With the introduction of the hybrid role, estimates are still created by the Designers and estimates still go through a thorough vetting process before reaching the Project Manager. However, responsibilities have shifted to where Project Managers receive the fully-vetted estimate and use it to create the epics and user stories in JIRA. They then manage project execution and ensure that JIRA tickets make it to Done, team members perform well, and the solution meets our very high standards. Project Managers still interface with clients to discuss progress, manage backlog priorities, and plan sprints. There is far much more involvement from the team in an Agile project versus Waterfall.

You may have noticed the Project Manager focus in the last paragraph and wonder, “What about the Business Analyst portion of the role and how does that fit into the Agile world?” FullStack Labs is still working on defining this — it has only been 4 months since the hiring of the first hybrid Business Analyst / Project Manager. In my prior jobs as a hybrid, the Business Analyst helped everyone achieve consensus, obtained much-needed clarity on requirements and acceptance criteria, helped visualize what a solution might look like, and conducted user acceptance testing. Designers still handle most of that here at FullStack Labs, but Project Managers and the team co-own responsibility for clarifying requirements and acceptance criteria during sprint planning sessions.

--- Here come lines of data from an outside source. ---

## config.mk

```make
export PLATFORM = sky130hd
export DESIGN_NAME = hwpe_subsystem
export DESIGN_NICKNAME = d
export VERILOG_FILES = /design/src/design/hwpe_pkg.sv /design/src/design/hwpe_cfg_regfile.sv /design/src/design/hwpe_ctrl.sv /design/src/design/hwpe_datamover.sv /design/src/design/hwpe_subsystem.sv
export SDC_FILE = /design/constraint.sdc
export NUM_CORES = 1
export LEC_CHECK = 0
export BUFFER_PORTS_ARGS = -buffer_cell sky130_fd_sc_hd__buf_2
export CAP_MARGIN = 10
export CORE_UTILIZATION = 55
export CTS_CLUSTER_DIAMETER = 60
export CTS_CLUSTER_SIZE = 12
export DETAILED_ROUTE_END_ITERATION = 16
export GPL_TIMING_DRIVEN = 0
export PLACE_DENSITY = 0.83
export SYNTH_ARGS = -nofsm -noshare
export SYNTH_HDL_FRONTEND = slang
export SYNTH_HIERARCHICAL = 1
export SYNTH_SLANG_ARGS = --single-unit
```

## constraint.sdc

```tcl
create_clock -name clk_i -period 18.8 [get_ports clk_i]
set_input_delay 3.76 -clock clk_i [delete_from_list [all_inputs] [get_ports clk_i]]
set_output_delay 3.76 -clock clk_i [all_outputs]
set_load 0.02 [all_outputs]
```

So, why might Agile lead to an increase in hybrid roles? With Agile projects, Project Managers are involved in facilitating the team and the customer until the final product is accepted. Teams are empowered more and there is a less-rigid framework in Agile projects, which implies less workload for the Project Manager although there is often increased effort borne out of the improved coordination required when managing Agile projects. Project Managers are deeply involved in ensuring client expectations are clearly captured within user stories during sprint planning. At the same time, acceptance criteria — a component usually the responsibility of the Business Analyst in Waterfall projects — is clarified by both the Project Manager and the team. Agile also stresses the “just enough” mentality, meaning a lot of the formality around modeling is not prioritized as much as it is in Waterfall. Arguably, these could all still be performed by either Business Analyst or Project Manager. But recall the discussion earlier about context switching and how bad it is; having the Project Manager perform Business Analyst tasks can help reduce the amount of context switching because you have a single resource (Project Manager) utilized more instead of utilizing two resources (Project Manager and Business Analyst) less and context switching more.

Conclusion

The nature of the Project Manager facilitating and clarifying for the team in Agile projects leads to a natural blending of the Business Analyst and Project Manager roles. There is combined responsibility and ownership of the acceptance criteria by the Project Manager and team members during sprint planning sessions — i.e., there is less of a need for the Business Analyst to play the go-between. It seems natural for Project Managers to assume more of the Business Analyst responsibilities so context switching is reduced and Project Managers can better understand the backlog, facilitate on behalf of the project team, and interface better with the product owner.